Task directions: Identify all lines of the data containing the string "group" and copy them.

Given records:
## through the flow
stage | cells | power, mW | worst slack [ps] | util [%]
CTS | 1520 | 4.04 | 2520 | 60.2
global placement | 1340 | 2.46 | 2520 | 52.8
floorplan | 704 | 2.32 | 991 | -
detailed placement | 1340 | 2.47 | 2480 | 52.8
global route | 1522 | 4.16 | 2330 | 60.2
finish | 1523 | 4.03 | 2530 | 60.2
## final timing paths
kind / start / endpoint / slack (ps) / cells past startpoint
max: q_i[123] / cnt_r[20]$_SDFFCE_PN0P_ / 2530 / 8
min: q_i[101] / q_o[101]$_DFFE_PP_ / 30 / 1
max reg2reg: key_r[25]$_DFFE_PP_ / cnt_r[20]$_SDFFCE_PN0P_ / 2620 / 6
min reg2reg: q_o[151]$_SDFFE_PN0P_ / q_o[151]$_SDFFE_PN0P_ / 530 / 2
## config.mk

```make
export PLATFORM = sky130hd
export DESIGN_NAME = tcbsa_ctrl
export DESIGN_NICKNAME = d
export VERILOG_FILES = /design/src/rtl/core/tcbsa_pkg.sv /design/src/rtl/core/tcbsa_ctrl.sv
export VERILOG_INCLUDE_DIRS = /design/src /design/src/rtl/core
export SDC_FILE = /design/constraint.sdc
export NUM_CORES = 1
export LEC_CHECK = 0
export BUFFER_PORTS_ARGS = -buffer_cell sky130_fd_sc_hd__buf_2
export CAP_MARGIN = 40
export CORE_AREA = 2 2 39 41
export CTS_CLUSTER_SIZE = 28
export DETAILED_ROUTE_END_ITERATION = 10
export DIE_AREA = 0 0 41 43
export SLEW_MARGIN = 10
export SYNTH_ARGS = -nofsm -noshare
export SYNTH_HDL_FRONTEND = slang
export SYNTH_SLANG_ARGS = --single-unit
```

## constraint.sdc

```tcl
create_clock -name clk -period 1 [get_ports clk]
set_input_delay 0.15 -clock clk [delete_from_list [all_inputs] [get_ports clk]]
set_output_delay 0.15 -clock clk [all_outputs]
set_load 0.05 [all_outputs]
```

## src/rtl/core/two_choice_bin_slot_allocator_assert.svh

```systemverilog
// assertion helpers for the bin slot allocator
`ifndef TWO_CHOICE_BIN_SLOT_ALLOCATOR_ASSERT_SVH
`define TWO_CHOICE_BIN_SLOT_ALLOCATOR_ASSERT_SVH

// same-cycle implication
`define TCBSA_ASSERT_NOW(label, ante, cons, msg) \
	label: assert property (@(posedge clk) disable iff (!arst_n) (ante) |-> (cons)) \
		else $error(msg);

// next-cycle implication
`define TCBSA_ASSERT_NEXT(label, ante, cons, msg) \
	label: assert property (@(posedge clk) disable iff (!arst_n) (ante) |=> (cons)) \
		else $error(msg);

`endif

```

## src/rtl/core/tcbsa_pkg.sv

```systemverilog
package tcbsa_pkg;

	localparam int NUM_BINS   = 16;
	localparam int BIN_SLOTS  = 127;
	localparam int BIN_AW     = (NUM_BINS > 1) ? $clog2(NUM_BINS) : 1;
	localparam int BIN_DEPTH  = 1 << BIN_AW;
	localparam int SLOT_AW    = BIN_AW + 7;
	localparam int SLOT_DEPTH = 1 << SLOT_AW;

	localparam logic [6:0] SLOTS7      = 7'(BIN_SLOTS);
	localparam logic [7:0] SECOND_MARK = 8'(1 << 7);
	localparam logic [7:0] REF_FULL    = 8'((1 << 8) - 1);

	localparam logic [1:0] OP_ALLOC  = 2'd0;
	localparam logic [1:0] OP_QUERY  = 2'd1;
	localparam logic [1:0] OP_UPDATE = 2'd2;
	localparam logic [1:0] OP_FREE   = 2'd3;

	typedef struct packed {
		logic [1:0]  req_type;
		logic [63:0] item_key;
		logic [63:0] item_value;
		logic [7:0]  tiny_ref;
		logic [3:0]  first_bin;
		logic [3:0]  second_bin;
	} req_t;

	typedef struct packed {
		logic        ok;
		logic [7:0]  ref_out;
		logic [63:0] read_value;
	} rsp_t;

	typedef struct packed {
		logic [6:0] head;
		logic [6:0] count;
	} bin_t;

	typedef enum logic [2:0] {
		ST_CLEAR,
		ST_IDLE,
		ST_ALLOC_B1,
		ST_ALLOC_PICK,
		ST_ALLOC_DONE,
		ST_OP_DONE
	} state_t;

	typedef struct packed {
		logic clr_step;
		logic take_in;
		logic a1_step;
		logic a2_step;
		logic fin_alloc;
		logic fin_op;
	} cmd_t;

	typedef struct packed {
		logic clr_last;
		logic in_alloc;
		logic out_free;
	} sts_t;

	function automatic logic [BIN_AW-1:0] bin_addr(input logic [3:0] b);
		logic [BIN_AW+3:0] t;
		t = {{BIN_AW{1'b0}}, b};
		return t[BIN_AW-1:0];
	endfunction

	function automatic logic bin_ok(input logic [3:0] b);
		return 32'(b) < NUM_BINS;
	endfunction

endpackage

```

## src/rtl/core/tcbsa_ctrl.sv

```systemverilog
module tcbsa_ctrl (
	input  logic              clk,
	input  logic              arst_n,
	input  logic              req_valid,
	output logic              req_stall,
	input  tcbsa_pkg::sts_t   sts,
	output tcbsa_pkg::cmd_t   cmd
);

	tcbsa_pkg::state_t state_q, state_d;

	always_ff @(posedge clk or negedge arst_n) begin
		if (!arst_n) begin
			state_q <= tcbsa_pkg::ST_CLEAR;
		end else begin
			state_q <= state_d;
		end
	end

	always_comb begin
		state_d = state_q;
		unique case (state_q)
			tcbsa_pkg::ST_CLEAR: begin
				if (sts.clr_last) state_d = tcbsa_pkg::ST_IDLE;
			end
			tcbsa_pkg::ST_IDLE: begin
				if (req_valid) begin
					state_d = sts.in_alloc ? tcbsa_pkg::ST_ALLOC_B1 : tcbsa_pkg::ST_OP_DONE;
				end
			end
			tcbsa_pkg::ST_ALLOC_B1:   state_d = tcbsa_pkg::ST_ALLOC_PICK;
			tcbsa_pkg::ST_ALLOC_PICK: state_d = tcbsa_pkg::ST_ALLOC_DONE;
			tcbsa_pkg::ST_ALLOC_DONE: begin
				if (sts.out_free) state_d = tcbsa_pkg::ST_IDLE;
			end
			tcbsa_pkg::ST_OP_DONE: begin
				if (sts.out_free) state_d = tcbsa_pkg::ST_IDLE;
			end
			default: state_d = tcbsa_pkg::ST_IDLE;
		endcase
	end

	always_comb begin
		cmd       = '0;
		req_stall = 1'b1;
		unique case (state_q)
			tcbsa_pkg::ST_CLEAR:      cmd.clr_step = 1'b1;
			tcbsa_pkg::ST_IDLE: begin
				req_stall   = 1'b0;
				cmd.take_in = req_valid;
			end
			tcbsa_pkg::ST_ALLOC_B1:   cmd.a1_step   = 1'b1;
			tcbsa_pkg::ST_ALLOC_PICK: cmd.a2_step   = 1'b1;
			tcbsa_pkg::ST_ALLOC_DONE: cmd.fin_alloc = sts.out_free;
			tcbsa_pkg::ST_OP_DONE:    cmd.fin_op    = sts.out_free;
			default: ;
		endcase
	end

	`include "two_choice_bin_slot_allocator_assert.svh"

	`TCBSA_ASSERT_NOW(a_cmd_onehot, 1'b1, $onehot0(cmd), "more than one datapath command")
	`TCBSA_ASSERT_NOW(a_fin_free, cmd.fin_alloc || cmd.fin_op, sts.out_free,
		"result beat loaded while output busy")
	`TCBSA_ASSERT_NEXT(a_b1_pick, state_q == tcbsa_pkg::ST_ALLOC_B1,
		state_q == tcbsa_pkg::ST_ALLOC_PICK, "allocate sequence broken")
	`TCBSA_ASSERT_NEXT(a_fin_idle, cmd.fin_alloc || cmd.fin_op,
		state_q == tcbsa_pkg::ST_IDLE, "no return to idle after result beat")

endmodule

```

==> impl_metrics.env, run 1 <==
export IMPL_cp_startpoint="state_q[2]$_DFFE_PN0P_"
export IMPL_rsz0062_at_grt="yes"
export IMPL_p_leak_nw=0.249
export IMPL_initial_core_util_pct=14.6
export IMPL_power_share_sequential_pct=13.4
export IMPL_r2r_slack_ns=-0.15
export IMPL_async_flop_share_pct=100
export IMPL_worstSetupEndpointType="primary output"
export IMPL_worstPathArrival_ns=1.24
export IMPL_power_density_mw_per_mm2=3280
export IMPL_ys_flop_type="dfrtp_1"
export IMPL_root_buffer="clkbuf_4"
export IMPL_maxCapViolCount=0
export IMPL_drt_wl_total_um=734
export IMPL_finClkSkew_ns=0.00227
export IMPL_synth_area_top_cells="dfrtp_1, a21oi_1, inv_1"
export IMPL_num_vias=297
export IMPL_ir_drop_v=0.00125
export IMPL_required_ns=0.85
export IMPL_clkTransAtPathRegs_ns=0.04
export IMPL_synth_most_common_cell="a21oi_1"
export IMPL_wire_per_inst_um=10.5
export IMPL_violations="negative setup slack"
export IMPL_p_switching_mw=0.840
export IMPL_crit_path_cell_trace="nand2b_4 -> or2_4 -> nor2_4 -> buf_6"
export IMPL_syn_area_sq_um=201
export IMPL_place_congestion=0.739
export IMPL_antenna_found_initial=0
export IMPL_die_w_um=41
export IMPL_top_register="state_q"
export IMPL_avgSynthCellArea_sq_um=8.06
export IMPL_met1Wirelength_um=283
export IMPL_max_freq_mhz=719
export IMPL_largest_reg_flops=3
export IMPL_period_share_pct=139
export IMPL_post_place_ws_ns=-0.255
export IMPL_post_route_worst_setup_slack_ns=-0.391
export IMPL_top_regs="state_q (3)"
export IMPL_synth_top_cell_by_area="dfrtp_1"
export IMPL_finalInstanceArea_sq_um=547
export IMPL_synth_edf_count=0
export IMPL_clock_path_buffers=2
export IMPL_critPathSlowestCell="dfrtp_1"
export IMPL_worstReg2RegStart="state_q[1]$_DFFE_PN0P_"
export IMPL_nFillCells=145
export IMPL_dp_hpwl_um=470
export IMPL_die_area_sq_mm=0.00176
export IMPL_drt_iter0_drc=1
export IMPL_cts_tree="yes"
export IMPL_pin_count=13
export IMPL_ys_warn_count=0
export IMPL_h_tree_depth=1
export IMPL_diodes=0
export IMPL_clock_sinks=3
export IMPL_power_internal_mw=0.955
export IMPL_combinationalPowerShare_pct=74.8
export IMPL_power_mw=1.80
export IMPL_start_kind="flip-flop"
export IMPL_critPathTopFamily="simple AND/OR/NAND/NOR gates"
export IMPL_layout_nets=61
export IMPL_hold_viol_final=0
export IMPL_tightest_slew_ns=0.250
export IMPL_grtUsageTotal_pct=11.2
export IMPL_path_buf_inv=1
export IMPL_final_antenna_net_count=0
export IMPL_slew_headroom_pct=83.5
export IMPL_synth_seq_cells=3
export IMPL_yosysSeqAreaShare_pct=37.3
export IMPL_synth_common_cells="a21oi_1, dfrtp_1, inv_1"
export IMPL_wl_met3_um=26
export IMPL_overflow=0
export IMPL_grt_pass1_wl_mm=1.28
export IMPL_power_frac_clock_pct=11.8
export IMPL_grt_start_max_net_pins=6
export IMPL_ys_types=16
export IMPL_port_buffers=12
export IMPL_slew_violations=0
export IMPL_path_max_fanout=3
export IMPL_drive_gt1_share_pct=81.5
export IMPL_dr_pass1_iters=3
export IMPL_hold_class="input port to flip-flop"
export IMPL_setup_viol_count_final=10
export IMPL_dpl_cell_area_sq_um=379
export IMPL_area_growth_syn_to_layout_pct=171
export IMPL_drc=0
export IMPL_hp_start="sts[0]"
export IMPL_core_sq_mm=0.00138
export IMPL_cts_made_buffers=3
export IMPL_synth_cells=25
export IMPL_grt_pass1_vias=343
export IMPL_num_rows=14
export IMPL_viasPerCell=4.24
export IMPL_finalCriticalPeriod_ns=1.39
export IMPL_dr_wl_met2_um=402
export IMPL_switching_share_pct=46.8
export IMPL_clk_latency_ns=0.23
export IMPL_die_y_um=43
export IMPL_status="complete, but fails checks"
export IMPL_holdWs_ns=0.175
export IMPL_max_stage_delay_ns=0.39
export IMPL_syn_nets=31
export IMPL_crit_type="flip-flop to primary output"
export IMPL_yosysTopAreaCellShare_pct=37.3
export IMPL_fin_tns_setup_ns=-2.74
export IMPL_maxUsedRoutingLayer="met4"
-- power by group through the flow --
stage	registers, mW	clock network, mW	logic, mW
after global routing	0.253	0.226	1.42
after floorplan	0.238	0	0.635
after global placement	0.235	0	0.955
after CTS	0.238	0.222	1.30
after detailed placement	0.238	0	0.961
final	0.240	0.213	1.34
-- placed cells by master (no fill, tap or decap), drive strengths merged --
cell,synthesis,layout
dfrtp,3,3
nand2,1,1
clkbuf,0,4
dlygate4sd3,0,1
nand2b,2,2
a211oi,1,1
buf,1,25
or2,1,1
nor2,3,3
a21oi,4,4
nor3b,1,1
nor3,2,2
nand4b,1,1
and3,1,1
inv,3,3
o32ai,1,1
-- what timing repair did --
action / in CTS / in global routing
cloned: 0 / 0
hold buffers: 1 / 0
pin swaps: 2 / 0
setup endpoints to repair: 10 / 10
resized for setup: 21 / 5
hold endpoints to repair: 3 / 0
setup buffers: 4 / 0
-- worst register-to-register path, delay by kind of cell (launching register included) --
kind | cells | cell delay [ns]
flip-flops | 1 | 0.44
buffers and inverters | 2 | 0.31
AO/OA/AOI/OAI | 2 | 0.27
-- metal layers --
layer  up-vias  global-route usage (%)
met5         -                       0
met3         2                    3.14
met2        10                    16.9
met1       139                    11.0
met4         0                    11.3
li1        146                       -
-- per-stage QoR --
step,util (%),instances
after global placement,27.4,61
after CTS,38.6,70
after detailed placement,27.4,61
after global routing,39.5,70
after floorplan,-,25
final,39.5,70
-- path summary, 6_finish.rpt --
kind,endpoint,cells past startpoint
max,cmd[4],4
min,state_q[2]$_DFFE_PN0P_,2
max reg2reg,state_q[2]$_DFFE_PN0P_,4
min reg2reg,state_q[1]$_DFFE_PN0P_,3
max in group asynchronous,state_q[1]$_DFFE_PN0P_,2
min in group asynchronous,state_q[0]$_DFFE_PN0P_,2
-- cell type report --
| cell class | instances | area [sq um] | area share (%) |
|---|---|---|---|
| clock buffers | 4 | 26.3 | 4.81 |
| inverters | 3 | 11.3 | 2.06 |
| multi-input cells | 18 | 199 | 36.4 |
| flip-flops and latches | 3 | 77.6 | 14.2 |
| well taps | 16 | 20.0 | 3.66 |
| repair buffers | 26 | 213 | 38.9 |
-- cell families (layout without fill, tap and decap cells) --
logic type,Yosys count,count (layout),share of synthesized area [%]
buf+inv,4,33,8.07
compound gates,6,6,18.0
simple gates,12,12,36.7
flops,3,3,37.3
Power figures use the tool's default switching activity.
==> run 2: changes to the inputs <==
--- a/config.mk
+++ b/config.mk
@@ -9,6 +9,7 @@
 export BUFFER_PORTS_ARGS = -buffer_cell sky130_fd_sc_hd__buf_2
 export CAP_MARGIN = 40
 export CORE_AREA = 2 2 39 41
+export CTS_BUF_LIST = sky130_fd_sc_hd__clkbuf_4 sky130_fd_sc_hd__clkbuf_8
 export CTS_CLUSTER_SIZE = 28
 export DETAILED_ROUTE_END_ITERATION = 10
 export DIE_AREA = 0 0 41 43
==> impl_metrics.env, run 2 (synthesis gave the netlist of run 1 again) <==
export IMPL_ir_drop_v=0.00123
export IMPL_num_rows=14
export IMPL_hold_class="input port to flip-flop"
export IMPL_rsz0062_at_grt="yes"
export IMPL_drive_gt1_share_pct=81.1
export IMPL_core_sq_mm=0.00138
export IMPL_worstPathArrival_ns=1.24
export IMPL_grt_pass1_vias=307
export IMPL_hold_depth=2
export IMPL_top_regs="state_q (3)"
export IMPL_layout_nets=60
export IMPL_dp_cells=61
export IMPL_path_buf_inv=1
export IMPL_drt_wl_total_um=683
export IMPL_clkTransAtPathRegs_ns=0.04
export IMPL_finalNonFillerCells=69
export IMPL_r2r_slack_ns=-0.15
export IMPL_power_share_sequential_pct=13.4
export IMPL_critPathSlowestCell="dfrtp_1"
export IMPL_final_common_cell="buf_4"
export IMPL_top_register="state_q"
export IMPL_holdWs_ns=0.173
export IMPL_power_internal_mw=0.970
export IMPL_antenna_found_initial=0
export IMPL_initial_core_util_pct=14.6
export IMPL_h_tree_depth=1
export IMPL_violations="negative setup slack"
export IMPL_diodes=0
export IMPL_overflow=0
export IMPL_finalCriticalPeriod_ns=1.39
export IMPL_critPathTopFamily="simple AND/OR/NAND/NOR gates"
export IMPL_switching_share_pct=45.9
export IMPL_max_stage_delay_ns=0.38
export IMPL_area_growth_syn_to_layout_pct=167
export IMPL_crit_type="flip-flop to primary output"
export IMPL_tightest_slew_ns=0.250
export IMPL_power_frac_clock_pct=13.3
export IMPL_die_y_um=43
export IMPL_p_leak_nw=0.247
export IMPL_max_freq_mhz=720
export IMPL_wire_per_inst_um=9.90
export IMPL_die_w_um=41
export IMPL_cts_made_buffers=3
export IMPL_dp_hpwl_um=470
export IMPL_grt_start_max_net_pins=6
export IMPL_path_max_fanout=3
export IMPL_slew_headroom_pct=83.5
export IMPL_combinationalPowerShare_pct=73.3
export IMPL_crit_path_cell_trace="nand2b_4 -> or2_4 -> nor2_4 -> buf_6"
export IMPL_reg2reg_to="state_q[1]$_DFFE_PN0P_"
export IMPL_clock_sinks=3
export IMPL_start_kind="flip-flop"
export IMPL_layout_common_cells="buf_4, buf_2, buf_6"
export IMPL_finClkSkew_ns=0.000989
export IMPL_clk_latency_ns=0.23
export IMPL_num_vias=288
export IMPL_maxCapViolCount=0
export IMPL_post_place_ws_ns=-0.255
export IMPL_period_share_pct=139
export IMPL_setup_viol_count_final=10
export IMPL_place_congestion=0.739
export IMPL_ff2ff_path_depth=4
export IMPL_hp_start="sts[0]"
export IMPL_root_buffer="clkbuf_4"
export IMPL_pin_count=13
export IMPL_clock_path_buffers=2
export IMPL_status="complete, but fails checks"
export IMPL_grtUsageTotal_pct=9.66
export IMPL_slew_violations=0
export IMPL_drc=0
export IMPL_post_route_worst_setup_slack_ns=-0.389
export IMPL_power_mw=1.79
export IMPL_worstSetupEndpointType="primary output"
export IMPL_cts_tree="yes"
export IMPL_worstReg2RegStart="state_q[1]$_DFFE_PN0P_"
export IMPL_nFillCells=148
export IMPL_worstHoldEndpoint="state_q[2]$_DFFE_PN0P_"
export IMPL_drt_iter0_drc=0
export IMPL_hold_viol_final=0
export IMPL_port_buffers=12
export IMPL_required_ns=0.85
export IMPL_dr_pass1_iters=1
export IMPL_die_area_sq_mm=0.00176
export IMPL_p_switching_mw=0.823
export IMPL_power_density_mw_per_mm2=3330
export IMPL_final_antenna_net_count=0
export IMPL_viasPerCell=4.17
export IMPL_grt_pass1_wl_mm=1.09
export IMPL_largest_reg_flops=3
-- run 2: cell count changes in the layout (fill, tap and decap cells not counted), sizes merged --
cell	before	now
buf	25	24
-- run 2: layout make-up --
class | instances | area, sq um | share of cell area, %
Sequential cell | 3 | 77.6 | 14.4
Clock buffer | 4 | 30.0 | 5.58
Tap cell | 16 | 20.0 | 3.72
Inverter | 3 | 11.3 | 2.09
Multi-Input combinational cell | 18 | 194 | 36.0
Timing Repair Buffer | 25 | 205 | 38.1
-- run 2: repair_timing --
| item | in CTS | in global routing |
|---|---|---|
| gates cloned | 0 | 0 |
| buffers inserted | 3 | 0 |
| resized for setup | 20 | 5 |
| endpoints found under the setup margin | 10 | 10 |
| pin swaps | 2 | 0 |
| hold endpoints to repair | 3 | 0 |
| hold buffers | 1 | 0 |
-- run 2: worst register-to-register path, stage by stage, from the launching register on --
cell and delay (ns):
dfrtp_2 0.44, buf_4 0.16, buf_4 0.15, nand4b_1 0.20, a21oi_2 0.13
-- run 2: per-layer routing --
metal,global-route usage (%),wire (um),vias up
li1,-,-,143
met1,10.0,262,133
met2,13.4,372,10
met3,3.14,26,2
met4,10.7,22,0
met5,0,0,-
-- run 2: worst max path at each step --
stage,from,to,slack [ns],cells after the start
final,state_q[2]$_DFFE_PN0P_,cmd[4],-0.39,4
after global routing,state_q[2]$_DFFE_PN0P_,cmd[4],-0.43,4
after CTS,state_q[2]$_DFFE_PN0P_,cmd[4],-0.41,4
after detailed placement,state_q[2]$_DFFE_PN0P_,cmd[4],-0.26,4
after global placement,state_q[2]$_DFFE_PN0P_,cmd[4],-0.23,4
after floorplan,state_q[1]$_DFFE_PN0P_,cmd[1],-0.36,2
-- run 2: power by group through the flow --
stage / sequential [mW] / clock (mW) / combinational [mW]
2_1_floorplan: 0.238 / 0 / 0.635
3_3_place_gp: 0.235 / 0 / 0.955
3_5_place_dp: 0.238 / 0 / 0.961
4_1_cts: 0.238 / 0.248 / 1.28
5_1_grt: 0.251 / 0.249 / 1.39
6_report: 0.240 / 0.239 / 1.31
-- run 2: per-stage QoR --
stage / setup TNS (ns) / utilization, % / instance area [sq um]
floorplan: -1.56 / - / 236
global placement: -1.08 / 27.4 / 379
detailed placement: -1.18 / 27.4 / 379
CTS: -2.82 / 38.0 / 526
global route: -3.25 / 38.9 / 538
finish: -2.74 / 38.9 / 538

Task output:
-- power by group through the flow --
max in group asynchronous,state_q[1]$_DFFE_PN0P_,2
min in group asynchronous,state_q[0]$_DFFE_PN0P_,2
-- run 2: power by group through the flow --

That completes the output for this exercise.